Depuis une semaine, chaque soir, des centaines de personnes se retrouvent sur la place de la République à Paris pour dénoncer la précarité, le mal logement, les "violences policières", la corruption, la collusion des élites...
Et ce mouvement, baptisé "Nuit Debout" a gagné de grandes villes de province, et se répand en Belgique avec un rassemblements mercredi soir à Bruxelles et plusieurs prévus jeudi soir.
"L'idée, c'est de recréer une agora dans l'espace public", résumait Marc, 26 ans, qui a passé la nuit de mercredi à jeudi sur la place du Capitole à Toulouse (sud-ouest). "On veut exprimer un ras-le-bol général, contre la société, le gouvernement. Reprendre la politique entre nos mains."
Dans un autre registre, le ministre de l'Economie Emmanuel Macron, 38 ans, annonçait lors d'une "rencontre citoyenne" le lancement d'un nouveau mouvement "ni à droite, ni à gauche" intitulé "En marche".
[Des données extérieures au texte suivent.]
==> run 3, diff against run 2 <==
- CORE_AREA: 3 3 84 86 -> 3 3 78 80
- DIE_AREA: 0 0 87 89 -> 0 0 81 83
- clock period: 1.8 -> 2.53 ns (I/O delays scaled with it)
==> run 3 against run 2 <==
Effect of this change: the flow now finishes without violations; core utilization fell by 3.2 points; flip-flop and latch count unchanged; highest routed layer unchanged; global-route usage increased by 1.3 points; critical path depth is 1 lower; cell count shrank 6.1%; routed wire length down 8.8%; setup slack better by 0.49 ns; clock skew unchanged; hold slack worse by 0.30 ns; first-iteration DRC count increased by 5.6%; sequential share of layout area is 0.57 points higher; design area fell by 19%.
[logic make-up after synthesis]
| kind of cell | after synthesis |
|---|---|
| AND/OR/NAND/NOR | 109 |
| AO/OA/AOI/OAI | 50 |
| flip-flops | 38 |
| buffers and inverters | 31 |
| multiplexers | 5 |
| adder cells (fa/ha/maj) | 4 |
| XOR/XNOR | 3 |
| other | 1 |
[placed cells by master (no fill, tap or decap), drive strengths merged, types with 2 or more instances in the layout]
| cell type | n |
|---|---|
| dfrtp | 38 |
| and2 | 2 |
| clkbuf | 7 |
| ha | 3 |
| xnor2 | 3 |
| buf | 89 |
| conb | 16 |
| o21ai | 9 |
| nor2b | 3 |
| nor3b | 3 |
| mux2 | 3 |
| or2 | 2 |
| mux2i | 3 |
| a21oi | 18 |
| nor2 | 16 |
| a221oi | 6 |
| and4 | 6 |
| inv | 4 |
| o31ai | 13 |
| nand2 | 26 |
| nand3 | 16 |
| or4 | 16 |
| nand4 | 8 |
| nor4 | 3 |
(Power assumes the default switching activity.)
Le ministre, un franc-tireur qui incarne le virage "social-libéral" du gouvernement socialiste, "est le seul homme politique qui propose quelque chose de transpartisan et quand on est jeune, on a du mal à se mettre dans les cases droite/gauche", commentait Pierre Wolff, à l'issue d'un débat organisé à Amiens (nord).
Mais si le président François Hollande a affiché sa sérénité, saluant un ministre qui "veut dialoguer avec les citoyens", le Premier ministre Manuel Valls a critiqué l'initiative, jugeant "absurde" la création d'un mouvement "ni droite ni gauche".
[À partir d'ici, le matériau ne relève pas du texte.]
$ cat src/rtl/standby_cfg.svh
// Purpose: offsets, field positions, reset values and timing for the standby manager
// Assumes: pclk at 10 MHz, 32-bit APB word per register
// Notes:   included by the design files and the test bench
//
// Behaviour
// - Instruction halt stops execution; peripherals keep their clock and run.
// - Entering instruction halt leaves every oscillator in its prior run state.
// - Halt ends on reset pin low, watchdog or low-supply reset, or interrupt.
// - Full hold suspends execution and all peripheral circuits.
// - Full hold entry stops ceramic, RC and crystal oscillators automatically.
// - Full hold ends on reset, lines a,b,c,e,f or port-0 interrupt.
// - Lines a and b wake a hold only in level mode, never in edge mode.
// - Crystal hold suspends execution and peripherals except the base timer.
// - Crystal hold entry stops ceramic and RC oscillators automatically.
// - Crystal oscillator keeps its entry run state throughout crystal hold.
// - Crystal hold ends on full-hold sources, base timer or remote receiver.
// - Any system reset stops the ceramic and the crystal oscillator.
// - Nine instruction-cycle lengths, each doubling, 300 ns up to 76.8 us.
// - Power-on reset is asserted only during supply power-up.
// - Power-on release level is one of eight, fixed by configuration option.
// - Low-supply reset joins power-on reset; use and seven levels by option.
// - Clock source choice includes low, medium and adjustable internal RC.
// - Adjustable RC trims in half-percent steps, measured against subclock crystal.
`ifndef STANDBY_CFG_SVH
`define STANDBY_CFG_SVH

// Register byte offsets
`define OFS_CTRL      12'h000
`define OFS_CLK       12'h004
`define OFS_TRIM      12'h008
`define OFS_MEAS      12'h00C
`define OFS_STAT      12'h010

// Control register fields
`define CTRL_HALT     0
`define CTRL_HOLD     1
`define CTRL_XHOLD    2
`define CTRL_A_LVL    3
`define CTRL_B_LVL    4

// Clock register fields
`define CLK_SRC_LO    0
`define CLK_SRC_HI    2
`define CLK_DIV_LO    4
`define CLK_DIV_HI    7
`define CLK_CF_EN     8
`define CLK_XT_EN     9
`define CLK_RC_LO     10
`define CLK_RC_HI     12

// Trim register fields
`define TRIM_LO       0
`define TRIM_HI       7
`define TRIM_CTR_LO   8
`define TRIM_CTR_HI   9
`define TRIM_GO       16

// Status register fields
`define STAT_ST_LO    0
`define STAT_ST_HI    4
`define STAT_CZ_LO    8
`define STAT_CZ_HI    11
`define STAT_POR_LO   16
`define STAT_POR_HI   18
`define STAT_LVD_EN   19
`define STAT_LVD_LO   20
`define STAT_LVD_HI   22
`define MEAS_BUSY     16

// Clock source codes
`define SRC_CERAMIC   3'h0
`define SRC_CRYSTAL   3'h1
`define SRC_RC_LOW    3'h2
`define SRC_RC_MID    3'h3
`define SRC_RC_VAR    3'h4

// Reset values
`define RST_CTRL      5'h00
`define RST_CLK       13'h0803
`define RST_TRIM      10'h080

// Timing
`define PCLK_NS       100
`define TCYC_MIN_NS   300
`define STAB_TIME_NS  204800
`define MEAS_REF_EDGES 8'h20
`define LVD_LVL_MAX   3'h6

`endif

$ cat src/rtl/standby_pkg.sv
// Purpose: shared types of the standby manager
// Assumes: nothing beyond the cfg header
// Notes:   one-hot power states, wake and reset-source carriers
package standby_pkg;
  typedef enum logic [4:0] {
    ST_RUN   = 5'b00001,
    ST_HALT  = 5'b00010,
    ST_HOLD  = 5'b00100,
    ST_XHOLD = 5'b01000,
    ST_WARM  = 5'b10000
  } pwr_state_e;

  typedef struct packed {
    logic ext_irq_line_a;
    logic ext_irq_line_b;
    logic ext_irq_line_c;
    logic ext_irq_line_e;
    logic ext_irq_line_f;
    logic port0;
    logic base_timer;
    logic remote_rx;
    logic any;
  } wake_s;

  typedef struct packed {
    logic pin;
    logic wdt;
    logic low_supply_reset;
    logic por;
  } rst_src_s;
endpackage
Le premier secrétaire du Parti socialiste Jean-Christophe Cambadélis a pour sa part estimé que si M. Macron "contribue à élargir la majorité, son apport est positif", mais "s'il veut changer le centre de gravité de la gauche, il fait fausse route".
La ministre de l'Education Najat Vallaud-Belkacem a elle salué "tout ce qui peut ramener à la politique des gens qui s'en sont éloignés".
Emmanuel Macron, ancien banquier d'affaires devenu le poulain de François Hollande, ne s'adresse pas au même public que les militants de "Nuit Debout", dont il est l'une des bêtes noires et qui se recrutent plutôt dans la gauche radicale.
Leurs visions du monde sont également antagonistes, mais leurs mouvements se nourrissent d'un même "ras-le-bol" d'une classe politique "usée".
- "Hyde Park ou Puerta del Sol ?" -
Ce désamour des Français pour leurs dirigeants se retrouve dans les sondages: le président François Hollande n'a que 15% d'opinions positives, quand le chef de l'opposition de droite Nicolas Sarkozy "inquiète" 61% des Français.
Dans les urnes, le rejet des partis classiques se traduit par une progression constante de l'abstention (50% au premier tour des régionales de décembre) et du vote pour l'extrême droite (28% au même scrutin).
Dans ce contexte de tripartisme favorable à une recomposition de l'échiquier politique, les mouvements "Nuit Debout" et "En Marche" sont suivis de près.
Des responsables de la gauche radicale sont passés place de la République, tout comme le Premier secrétaire du parti socialiste Jean-Christophe Cambadélis.
"C'est le printemps de la repolitisation", a salué ce dernier. Il a néanmoins relativisé, évoquant "plus Hyde Park que la Puerta del Sol dans le moment présent".
Le mouvement "Occupy Wall Street", né en 2011 à New York pour dénoncer le monde de la finance, s'était rapidement propagé à d'autres villes américaines, mais sans hiérarchie, ni revendications claires, il avait fini par être délogé par la police.
En Espagne, l'occupation de la place madrilène de la Puerta del Sol par des militants anti-austérité et anti-corruption a au contraire permis l'émergence du parti de gauche radicale Podemos, qui a remporté 20% des voix aux législatives de décembre.
"Personne ne sait ce que ça va donner", reconnaît Hegoa Garay, qui participe aux "Nuits debout" à Toulouse. Mais "c'est un espace de discussion dont nous avons extrêmement besoin".
Quant à "En Marche", son avenir n'est guère plus clair, les partis centristes ayant toujours eu du mal à s'inscrire dans la durée en France.